As most metals are experiencing shortages now, partly caused by COVID-19 based supply chain disruptions, the Sprott Physical Uranium Trust, with its investment mandate to buy more than US$1.3billion in uranium oxide on the spot markets and other sources, seems to be determined to let the spot price hover in a trading range of US$42-48/lb U3O8 at the moment, probably awaiting the moment utilities start buying long term contracts:
On a side note, all moves of the uranium oxide spot price are represented nicely on this up to date chart provided by Tradingview, taken from my website. The Sprott Trust seems to have the power to corner the uranium spot market singlehandedly, but Sprott denies this, as he points at lots of uranium mines currently on care and maintenance, for example the McArthur River Mine from Cameco. What he fails to mention is that most of these mines aren’t switched on in days, as Cameco estimates a 12-18 months ramp-up period for McArthur River.
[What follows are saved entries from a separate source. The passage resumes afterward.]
What follows belongs to an exercise in optimizing a design on an open flow for small area, a short achievable clock period and few clock cycles per item; a production flow would make more cautious choices. Function not checked in this run: the RTL went through the layout flow alone. Power figures rest on the tool's default switching activity, not on a simulated workload.

--- flow/run.sh ---
#!/bin/bash
# synth_recipe.tcl (not shown) runs the flow's synth.tcl, then flattens the netlist and writes it again
# the make line also repeats each setting of config.mk as NAME=value (left out here)
make -C /OpenROAD-flow-scripts/flow DESIGN_CONFIG=/design/flow/config.mk WORK_HOME=/design/flow/orfs CLKGATE_MAP_FILE= SYNTH_SCRIPT=/design/flow/synth_recipe.tcl finish
--- flow/config.mk ---
export PLATFORM = sky130hd
export DESIGN_NAME = bfc_bitbuf
export DESIGN_NICKNAME = bfc_bitbuf
export VERILOG_FILES = /design/flow/design.v
export SDC_FILE = /design/flow/constraint.sdc
export NUM_CORES = 4
export LEC_CHECK = 0
export ABC_AREA = 1
export CAP_MARGIN = 20
export CORE_MARGIN = 2
export CORE_UTILIZATION = 40
export SLEW_MARGIN = 20
--- flow/constraint.sdc ---
create_clock -name core_clock -period 12.0 [get_ports {clk}]
set_input_delay 2.4000 -clock core_clock [delete_from_list [all_inputs] [get_ports {clk}]]
set_output_delay 2.4000 -clock core_clock [all_outputs]
set_load 0.01 [all_outputs]
Context: an optimization exercise on an open-source flow, tuned for small area. The choices shown serve that exercise and are no tape-out recipe. Function was checked by simulation only, so behaviour that the tests miss may differ from the original. Power figures rest on the tool's default switching activity, not on a simulated workload.

== run A ==
==> flow/design.v (excerpt) <==
module cpu16 (
    input  wire        clk,
    input  wire        rst,           
    output wire [15:0] imem_addr,
    input  wire [15:0] imem_rdata,
    output wire [15:0] dmem_addr,
    output wire [15:0] dmem_wdata,
    output wire        dmem_we,
    input  wire [15:0] dmem_rdata,
    input  wire [3:0]  dbg_sel,
    output wire [15:0] dbg_rdata,
    output wire [15:0] pc_o,
    output wire [15:0] sp_o,
    output wire [15:0] ir_o,
    output wire [3:0]  flags_o,       
    output wire        halted,
    output wire        faulted
);
Settings: LEC_CHECK=0, ABC_AREA=1, CAP_MARGIN=0, CORE_MARGIN=2, CORE_UTILIZATION=50, GPL_TIMING_DRIVEN=0, PLACE_DENSITY=0.65, SLEW_MARGIN=0; clock period 10.0 ns.
standard.sh (not shown) runs the stock make flow with config.mk's settings and CLKGATE_MAP_FILE= SYNTH_SCRIPT=/design/flow/synth_recipe.tcl, a recipe that flattens the netlist after the stock synthesis.
==> flow/flow/run.sh <==
#!/bin/bash
# Own layout flow: the standard ORFS flow (standard.sh) with three changes:
#  - synthesis maps logic with area-oriented ABC scripts: the word mux module
#    cpu16_wmux (kept as a module until the end of synthesis, then flattened as
#    usual) with flow/abc_mux.script, the rest with flow/abc_area.script;
#    everything else in synthesis is the standard script, so registers are unchanged;
#  - ports are buffered with the smallest buffer (buf_1);
#  - clock tree synthesis uses small clock buffers and no dummy loads.
set -euo pipefail
W=$PWD
rm -rf "$W/own_scripts"
cp -r "$FLOW_HOME/scripts" "$W/own_scripts"
cp "$W/flow/abc_area.script" "$W/own_scripts/abc_area.script"
cp "$W/flow/abc_mux.script" "$W/own_scripts/abc_mux.script"
python3 - "$W/own_scripts/synth.tcl" <<'PY'
import sys
p = sys.argv[1]
s = open(p).read()
old = "  log_cmd abc {*}$abc_args\n"
assert s.count(old) == 1
new = ("  log_cmd abc {*}[lreplace $abc_args 1 1 $::env(SCRIPTS_DIR)/abc_mux.script] cpu16_wmux\n"
       + old)
open(p, "w").write(s.replace(old, new))
PY
export SYNTH_KEEP_MODULES=cpu16_wmux

export BUFFER_PORTS_ARGS="-buffer_cell sky130_fd_sc_hd__buf_1"
export CTS_ARGS="-sink_clustering_enable -repair_clock_nets -dont_use_dummy_load -sink_clustering_size 18 -sink_clustering_max_diameter 100 -buf_list {sky130_fd_sc_hd__clkbuf_8}"

SCRIPTS_DIR="$W/own_scripts" bash standard.sh synth > "$W/synth.log" 2>&1
bash standard.sh > "$W/layout.log" 2>&1
test -f "$W/out/final.def"
==> flow/flow/abc_area.script <==
strash
dch
amap -F 20 -A 40
topo
==> flow/flow/abc_mux.script <==
strash
&get -n
&dch
&nf -R 1000
&put
topo
Modified inputs, run B compared to run A
Settings: CORE_UTILIZATION now 60, was 50; PLACE_DENSITY now 0.7, was 0.65; GPL_TIMING_DRIVEN no longer set, was 0.
Results
- Worst hold slack essentially unchanged between run A and run B.
- Routed wire length improves in run B relative to run A.
- The maximum frequency in run B sits 1.5 MHz above the value recorded for run A.
From an optimization exercise on the open Yosys and OpenROAD flow, aimed at small area, a short achievable clock period and few clock cycles per item; shortcuts taken in it are not production practice. RTL that was checked went through simulation tests only; none was proved equivalent to the original.

==> run P: inputs <==
## llf
module llf (
    input  wire        clk,
    input  wire        rst,
    input  wire        rx_req_valid,
    input  wire [15:0] rx_req_cap,
    output wire        rx_req_ready,
    output wire        rx_resp_valid,
    output wire [1:0]  rx_resp_status,
    output wire [15:0] rx_resp_len,
    input  wire        src_valid,
    input  wire        src_err,
    input  wire [7:0]  src_data,
    output wire        src_ready,
    output wire        rxbuf_we,
    output wire [15:0] rxbuf_addr,
    output wire [7:0]  rxbuf_data,
    input  wire        tx_req_valid,
    input  wire        tx_req_pay,
    input  wire [15:0] tx_req_len,
    output wire        tx_req_ready,
    output wire        tx_resp_valid,
    output wire [2:0]  tx_resp_status,
    output wire        txpay_rd,
    output wire [15:0] txpay_addr,
    input  wire [7:0]  txpay_data,
    output wire        sink_valid,
    output wire [7:0]  sink_data,
    output wire        sink_last,
    input  wire        sink_ready,
    input  wire        sink_resp_valid,
    input  wire        sink_resp_err,
    input  wire [16:0] sink_resp_count
);
    llf_rx u_rx (
        .clk            (clk),
        .rst            (rst),
        .rx_req_valid   (rx_req_valid),
        .rx_req_cap     (rx_req_cap),
        .rx_req_ready   (rx_req_ready),
        .src_valid      (src_valid),
        .src_err        (src_err),
        .src_data       (src_data),
        .src_ready      (src_ready),
        .rxbuf_we       (rxbuf_we),
        .rxbuf_addr     (rxbuf_addr),
        .rxbuf_data     (rxbuf_data),
  ...
export LEC_CHECK = 0
export ABC_AREA = 1
export ABC_CLOCK_PERIOD_IN_PS = 1500
export CAP_MARGIN = 20
export CORE_MARGIN = 2
export CORE_UTILIZATION = 40
export CTS_BUF_LIST = sky130_fd_sc_hd__clkbuf_8
export CTS_CLUSTER_SIZE = 32
export SETUP_SLACK_MARGIN = 2.2
export SLEW_MARGIN = 20
export TNS_END_PERCENT = 0
create_clock -name core_clock -period 4.0 [get_ports {clk}]
standard.sh (not shown) runs the stock make flow with config.mk's settings and CLKGATE_MAP_FILE= SYNTH_SCRIPT=/design/flow/synth_recipe.tcl, a recipe that flattens the netlist after the stock synthesis.
==> flow/flow/run.sh <==
#!/bin/bash
# The standard layout, with the port buffers made of sky130_fd_sc_hd__buf_2
# cells instead of the default choice. Every port still gets its buffer.
bash standard.sh "BUFFER_PORTS_ARGS=-buffer_cell sky130_fd_sc_hd__buf_2" finish > standard.log 2>&1
==> run D: changes against run P <==
--- a/flow/design.v
+++ b/flow/design.v
@@ -85,15 +85,13 @@
                      STOP_M   = 8'hFE;
     localparam [7:0] CRC_FA = 8'hE8,
                      CRC_FB = 8'hEF;
     reg        armed;
     reg        s_wait, s_lo, s_hi, s_hc, s_ds, s_pay, s_fc, s_stop;
-    reg [3:0]  rlo;
-    reg [11:0] rhi;
-    reg        rpend;
+    reg [15:0] rem;      
     reg [15:0] idx;      
-    reg [15:0] capm2;    
+    reg [15:0] cap;
     reg [7:0]  crc;
     reg        wok;      
     reg        ov;       
     reg        err_st;
     wire [7:0] b    = src_data;
@@ -102,62 +100,62 @@
     assign rxbuf_addr     = idx;
     assign rx_resp_status = {1'b0, err_st};
     assign rx_resp_len    = idx;
     wire [7:0] crc_upd;
     llf_crc8 u_crc (.c(crc), .b(b), .y(crc_upd));
-    wire [15:0] idx1, rhi1, reqm1;
+    wire [15:0] idx1, rem1;
     llf_step16 #(0) u_inc (.x(idx), .y(idx1));
-    llf_step16 #(1) u_dec (.x({4'd0, rhi}), .y(rhi1));
-    wire [3:0]  rlo1 = rlo - 4'd1;
-    llf_step16 #(1) u_cap (.x({1'b0, rx_req_cap[15:1]}), .y(reqm1));
-    wire cap_hit = idx == capm2;
-    wire capnz   = capm2 != 16'hFFFE;
-    wire hiz    = rhi == 12'd0;
-    wire last   = hiz & (rlo == 4'd1);
-    wire lenz   = hiz & (rlo == 4'd0);
-    wire is_fa  = b == START_M;
-    wire is_fb  = b == DSTART_M;
-    wire is_fe  = b == STOP_M;
-    wire crc_eq = b == crc;
-    wire fc_ok  = crc_eq & ~ov;
-    wire done   = step & (src_err | (s_stop & is_fe));
-    wire [7:0] crc_nx = ({8{step & s_wait}} & CRC_FA) | ({8{step & s_ds}} & CRC_FB)
-                      | ({8{step & ~s_wait & ~s_ds}} & crc_upd) | ({8{~step}} & crc);
+    llf_step16 #(1) u_dec (.x(rem), .y(rem1));
+    wire cap_hit, cap_hit_hi;
+    llf_eq_inc #(15) u_caphit (.x(idx[15:1]), .y(cap[15:1]), .eq(cap_hit_hi));
+    assign cap_hit = cap_hit_hi & (idx[0] == cap[0]);
+    wire last  = rem == 16'd1;
+    wire lenz  = rem == 16'd0;
+    wire m     = b == crc;      
+    wire fc_ok = m & ~ov;
+    wire done  = step & (src_err | (s_stop & m));
     wire armed_nx = armed ? ~done : rx_req_valid;
     wire        i_ff  = go & s_ds;
     wire        i_inc = go & (s_pay | s_fc);
     wire        i_clr = step & src_err;
     wire        i_hld = ~(i_ff | i_inc | i_clr);
     wire [15:0] idx_nx = {16{i_ff}} | ({16{i_inc}} & idx1) | ({16{i_hld}} & idx);
     wire        r_lo  = go & s_lo;
     wire        r_hi  = go & s_hi;
     wire        r_dec = go & s_pay;
     wire        r_hld = ~(r_lo | r_hi | r_dec);
-    wire [3:0]  rlo_nx = ({4{r_lo}} & b[3:0]) | ({4{r_dec}} & rlo1)
-                       | ({4{~r_lo & ~r_dec}} & rlo);
-    wire        h_dec  = rpend & ~r_lo & ~r_hi;
-    wire [11:0] rhi_nx = {({8{r_hi}} & b) | ({8{h_dec}} & rhi1[11:4])
-                          | ({8{~r_hi & ~h_dec}} & rhi[11:4]),
-                          ({4{r_lo}} & b[7:4]) | ({4{h_dec}} & rhi1[3:0])
-                          | ({4{~r_lo & ~h_dec}} & rhi[3:0])};
-    wire        rpend_nx = r_dec & (rlo == 4'd0);
-    wire wok_nx = (go & s_ds & capnz)
+    wire [15:0] rem_nx = ({16{r_dec}} & rem1)
+                       | {({8{r_hi}} & b) | ({8{~r_hi & ~r_dec}} & rem[15:8]),
+                          ({8{r_lo}} & b) | ({8{~r_lo & ~r_dec}} & rem[7:0])};
+    wire wok_nx = (go & s_ds & (cap != 16'd0))
                 | (wok & ~(go & s_ds) & ~(go & s_pay & cap_hit));
     wire ov_nx  = (ov & ~(go & s_ds)) | (go & s_pay & ~wok);
     always @(posedge clk) begin
         rxbuf_data <= b;
         idx <= idx_nx;
-        rlo   <= rlo_nx;
-        rhi   <= rhi_nx;
-        rpend <= rpend_nx;
+        rem <= rem_nx;
         wok <= wok_nx;
         ov  <= ov_nx;
-        crc <= crc_nx;
-        if (step)
+        if (!armed) begin
+            crc <= START_M;
+        end else if (step) begin
+            if (src_err | s_stop)
+                crc <= START_M;
+            else if (s_wait)
+                crc <= m ? CRC_FA : START_M;
+            else if (s_hc)
+                crc <= m ? DSTART_M : START_M;
+            else if (s_ds)
+                crc <= m ? CRC_FB : START_M;
+            else if (s_fc)
+                crc <= fc_ok ? STOP_M : START_M;
+            else
+                crc <= crc_upd;
             err_st <= src_err;
+        end
         if (!armed)
-            capm2 <= {reqm1[14:0], rx_req_cap[0]};
+            cap <= rx_req_cap;
     end
     always @(posedge clk) begin
         if (rst) begin
             armed         <= 1'b0;
             src_ready     <= 1'b0;
@@ -187,18 +185,17 @@
                     s_ds   <= 1'b0;
                     s_pay  <= 1'b0;
                     s_fc   <= 1'b0;
                     s_stop <= 1'b0;
                 end else begin
-                    s_wait <= (s_wait & ~is_fa) | (s_hc & ~crc_eq) | (s_ds & ~is_fb)
-                            | (s_fc & ~fc_ok) | s_stop;
-                    s_lo   <= s_wait & is_fa;
+                    s_wait <= ((s_wait | s_hc | s_ds) & ~m) | (s_fc & ~fc_ok) | s_stop;
+                    s_lo   <= s_wait & m;
                     s_hi   <= s_lo;
                     s_hc   <= s_hi;
-                    s_ds   <= s_hc & crc_eq;
-                    s_pay  <= (s_ds & is_fb & ~lenz) | (s_pay & ~last);
-                    s_fc   <= (s_ds & is_fb & lenz) | (s_pay & last);
+                    s_ds   <= s_hc & m;
+                    s_pay  <= (s_ds & m & ~lenz) | (s_pay & ~last);
+                    s_fc   <= (s_ds & m & lenz) | (s_pay & last);
                     s_stop <= s_fc & fc_ok;
                 end
             end
         end
     end
@@ -231,11 +228,11 @@
     wire       sv = ~sv_n;
     reg [15:0] len;
     reg        lenz;       
     reg [7:0]  crc;        
     reg        cur_last;   
-    reg        mv, kv, kt;
+    reg        mv, mt, kv, kt;
     reg [7:0]  k;
     assign sink_last    = st_stp;
     wire tk    = sv & sink_ready;
     wire hs    = tx_req_valid & st_idle;
     wire reqz  = tx_req_len == 16'd0;
@@ -244,11 +241,12 @@
     wire       head_t = kv ? kt : mt;
     wire [7:0] crc_nx;
     llf_crc8 u_crc (.c(crc), .b(sink_data), .y(crc_nx));
     wire [15:0] raddr1;
     llf_step16 #(0) u_inc (.x(txpay_addr), .y(raddr1));
-    wire mt = txpay_addr == len;
+    wire rtag;
+    llf_eq_inc #(16) u_rtag (.x(txpay_addr), .y(len), .eq(rtag));
     wire [16:0] ca = sink_resp_count;
     wire [16:0] cb = ~{1'b0, len};
     wire [16:0] ck = 17'd6;
     wire [16:0] cy = ((ca & cb) | ((ca | cb) & ~ck)) << 1;
     wire        cnt_eq = &(ca ^ cb ^ ck ^ ~cy);
@@ -260,10 +258,11 @@
     wire frame   = st_h0 | st_h1 | st_h2 | st_h3 | st_h4 | st_pay | st_fc | st_stp;
     wire kv_nx = frame & ((kv & ~kcons) | m2k);
     wire mv_nx = frame & (rd | (mv & ~mcons));
     wire k_ld  = ~kv | cons;    
     wire [15:0] addr_nx = {16{frame}} & (rd ? raddr1 : txpay_addr);
+    wire        mt_nx   = rd ? rtag : mt;
     wire        idle_nx = (st_idle & ~tx_req_valid) | to_idle | (st_h0 & ~sv);
     wire       sel_crc  = st_h2 | (st_h4 & lenz) | (st_pay & cur_last);
     wire       sel_head = (st_h4 & ~lenz) | (st_pay & ~cur_last);
     wire [7:0] byte_nx  = ({8{st_h0}} & len[7:0]) | ({8{st_h1}} & len[15:8])
                         | ({8{sel_crc}} & crc_nx) | ({8{st_h3}} & 8'hFB)
@@ -278,10 +277,11 @@
             k  <= txpay_data;
             kt <= mt;
         end
         kv <= kv_nx;
         mv <= mv_nx;
+        mt <= mt_nx;
         txpay_addr <= addr_nx;
         tx_resp_status <= st_idle ? 3'b001
                         : {sink_resp_err, {2{~sink_resp_err & ~cnt_eq}}};
         if (st_idle) begin
             len  <= tx_req_len;
ABC_AREA = default   (was 1)
CTS_BUF_LIST = default   (was sky130_fd_sc_hd__clkbuf_8)
CTS_CLUSTER_SIZE = default   (was 32)
==> run X: changes against run P <==
--- a/flow/design.v
+++ b/flow/design.v
@@ -70,11 +70,11 @@
     input  wire [15:0] rx_req_cap,
     output reg         rx_req_ready,
     input  wire        src_valid,
     input  wire        src_err,
     input  wire [7:0]  src_data,
-    output reg         src_ready,
+    output wire        src_ready,
     output reg         rxbuf_we,
     output wire [15:0] rxbuf_addr,
     output reg  [7:0]  rxbuf_data,
     output reg         rx_resp_valid,
     output wire [1:0]  rx_resp_status,
@@ -90,37 +90,40 @@
     reg [3:0]  rlo;
     reg [11:0] rhi;
     reg        rpend;
     reg [15:0] idx;      
     reg [15:0] capm2;    
+    reg        fresh, fresh2;
     reg [7:0]  crc;
-    reg        wok;      
-    reg        ov;       
+    reg        wok;
     reg        err_st;
     wire [7:0] b    = src_data;
     wire       step = src_valid & armed;
     wire       go   = step & ~src_err;
+    assign src_ready      = armed;
     assign rxbuf_addr     = idx;
     assign rx_resp_status = {1'b0, err_st};
     assign rx_resp_len    = idx;
     wire [7:0] crc_upd;
     llf_crc8 u_crc (.c(crc), .b(b), .y(crc_upd));
-    wire [15:0] idx1, rhi1, reqm1;
+    wire [15:0] idx1, rhi1;
     llf_step16 #(0) u_inc (.x(idx), .y(idx1));
     llf_step16 #(1) u_dec (.x({4'd0, rhi}), .y(rhi1));
     wire [3:0]  rlo1 = rlo - 4'd1;
-    llf_step16 #(1) u_cap (.x({1'b0, rx_req_cap[15:1]}), .y(reqm1));
+    wire [6:0] cap_lo1 = capm2[7:1] - 7'd1;
+    wire [7:0] cap_hi1 = capm2[15:8] - 8'd1;
+    wire       cap_bor = capm2[7:1] == 7'h7F;    
     wire cap_hit = idx == capm2;
     wire capnz   = capm2 != 16'hFFFE;
     wire hiz    = rhi == 12'd0;
     wire last   = hiz & (rlo == 4'd1);
     wire lenz   = hiz & (rlo == 4'd0);
     wire is_fa  = b == START_M;
     wire is_fb  = b == DSTART_M;
     wire is_fe  = b == STOP_M;
     wire crc_eq = b == crc;
-    wire fc_ok  = crc_eq & ~ov;
+    wire fc_ok  = crc_eq & wok;
     wire done   = step & (src_err | (s_stop & is_fe));
     wire [7:0] crc_nx = ({8{step & s_wait}} & CRC_FA) | ({8{step & s_ds}} & CRC_FB)
                       | ({8{step & ~s_wait & ~s_ds}} & crc_upd) | ({8{~step}} & crc);
     wire armed_nx = armed ? ~done : rx_req_valid;
     wire        i_ff  = go & s_ds;
@@ -138,31 +141,34 @@
     wire [11:0] rhi_nx = {({8{r_hi}} & b) | ({8{h_dec}} & rhi1[11:4])
                           | ({8{~r_hi & ~h_dec}} & rhi[11:4]),
                           ({4{r_lo}} & b[7:4]) | ({4{h_dec}} & rhi1[3:0])
                           | ({4{~r_lo & ~h_dec}} & rhi[3:0])};
     wire        rpend_nx = r_dec & (rlo == 4'd0);
-    wire wok_nx = (go & s_ds & capnz)
-                | (wok & ~(go & s_ds) & ~(go & s_pay & cap_hit));
-    wire ov_nx  = (ov & ~(go & s_ds)) | (go & s_pay & ~wok);
+    wire wok_nx = (go & s_ds & (capnz | lenz))
+                | (wok & ~(go & s_ds) & ~(go & s_pay & ~last & cap_hit));
     always @(posedge clk) begin
         rxbuf_data <= b;
         idx <= idx_nx;
         rlo   <= rlo_nx;
         rhi   <= rhi_nx;
         rpend <= rpend_nx;
         wok <= wok_nx;
-        ov  <= ov_nx;
         crc <= crc_nx;
         if (step)
             err_st <= src_err;
         if (!armed)
-            capm2 <= {reqm1[14:0], rx_req_cap[0]};
+            capm2 <= rx_req_cap;
+        else if (fresh)
+            capm2[7:1] <= cap_lo1;
+        else if (fresh2 & cap_bor)
+            capm2[15:8] <= cap_hi1;
+        fresh  <= ~armed;
+        fresh2 <= fresh;
     end
     always @(posedge clk) begin
         if (rst) begin
             armed         <= 1'b0;
-            src_ready     <= 1'b0;
             rx_req_ready  <= 1'b1;
             s_wait        <= 1'b1;
             s_lo          <= 1'b0;
             s_hi          <= 1'b0;
             s_hc          <= 1'b0;
@@ -174,12 +180,11 @@
             rx_resp_valid <= 1'b0;
         end else begin
             rxbuf_we      <= go & s_pay & wok;
             rx_resp_valid <= done;
             armed         <= armed_nx;
-            src_ready     <= armed_nx;
-            rx_req_ready  <= ~armed_nx;
+            rx_req_ready  <= ~armed_nx;    
             if (step) begin
                 if (src_err) begin
                     s_wait <= 1'b1;
                     s_lo   <= 1'b0;
                     s_hi   <= 1'b0;
@@ -208,14 +213,14 @@
     input  wire        rst,
     input  wire        tx_req_valid,
     input  wire        tx_req_pay,
     input  wire [15:0] tx_req_len,
     output reg         tx_req_ready,
-    output reg         txpay_rd,      
+    output reg         txpay_rd,
     output reg  [15:0] txpay_addr,
     input  wire [7:0]  txpay_data,
-    output reg         sink_valid,    
+    output reg         sink_valid,
     output reg  [7:0]  sink_data,
     output wire        sink_last,
     input  wire        sink_ready,
     input  wire        sink_resp_valid,
     input  wire        sink_resp_err,
@@ -292,10 +297,11 @@
         cur_last  <= cl_nx;
     end
     always @(posedge clk) begin
         if (rst) begin
             st_nidle      <= 1'b0;
+            tx_req_ready  <= 1'b1;
             st_h0         <= 1'b0;
             st_h1         <= 1'b0;
             st_h2         <= 1'b0;
             st_h3         <= 1'b0;
             st_h4         <= 1'b0;
@@ -306,11 +312,10 @@
             sv_n          <= 1'b1;
             sink_valid    <= 1'b0;
             tx_resp_valid <= 1'b0;
             rd_n          <= 1'b1;
             txpay_rd      <= 1'b0;
-            tx_req_ready  <= 1'b1;
         end else begin
             rd_n          <= mv_nx & kv_nx;
             txpay_rd      <= ~(mv_nx & kv_nx);
             tx_resp_valid <= (hs & nopay) | to_idle;
             st_nidle      <= ~idle_nx;
==> flow/flow/run.sh (replaced) <==
#!/bin/bash
# The standard layout, with the port buffers made of sky130_fd_sc_hd__buf_1
# cells instead of the default choice. Every port still gets its buffer.
bash standard.sh "BUFFER_PORTS_ARGS=-buffer_cell sky130_fd_sc_hd__buf_1" finish > standard.log 2>&1
TNS_END_PERCENT = 5   (was 0)
==> Flow_metrics.wiki <==
{| class="wikitable"
! Metric !! Value
|-
| Switch share || 0.254
|-
| Mapped Area || approximately 0.0083 mm2
|-
| Required time worst endpoint || 4.36 ns
|-
| Commonest cells in the synthesized netlist || dfxtp_1, nand2_1, nor2_1
|-
| Combined area of the multi-input logic cells || 0.00452 mm2
|-
| Max FO, Critical Path || 4
|-
| Worst hold endpoint || u_tx.sink_valid
|-
| Result of the run || no timing/DRC/antenna violations
|-
| Final cycle utilization of the critical path || 0.474
|-
| Slew Limit Headroom || 0.524
|}
-- figures above: run D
Besides this, it seems the McArthur River Mine probably could encounter difficulties when trying to reopen again, as the mine is technically challenging, according to fund manager Warren Irwin. Of course, he has his own agenda, but I have heard these views from others as well.
Notwithstanding this, there are many other mines waiting to open who could fill the void of a McArthur River Mine, especially the Kazakh ISR mines, which already provide a substantial part of annual uranium oxide production globally, and could reportedly bolt on new production fairly easily. The best undeveloped deposit of the moment, Arrow, owned by NexGen Energy, will not be able to step in, as it probably is at least three years from production as they are in the midst of permitting, and construction of their project plus ramp-up takes at least two years, in my view.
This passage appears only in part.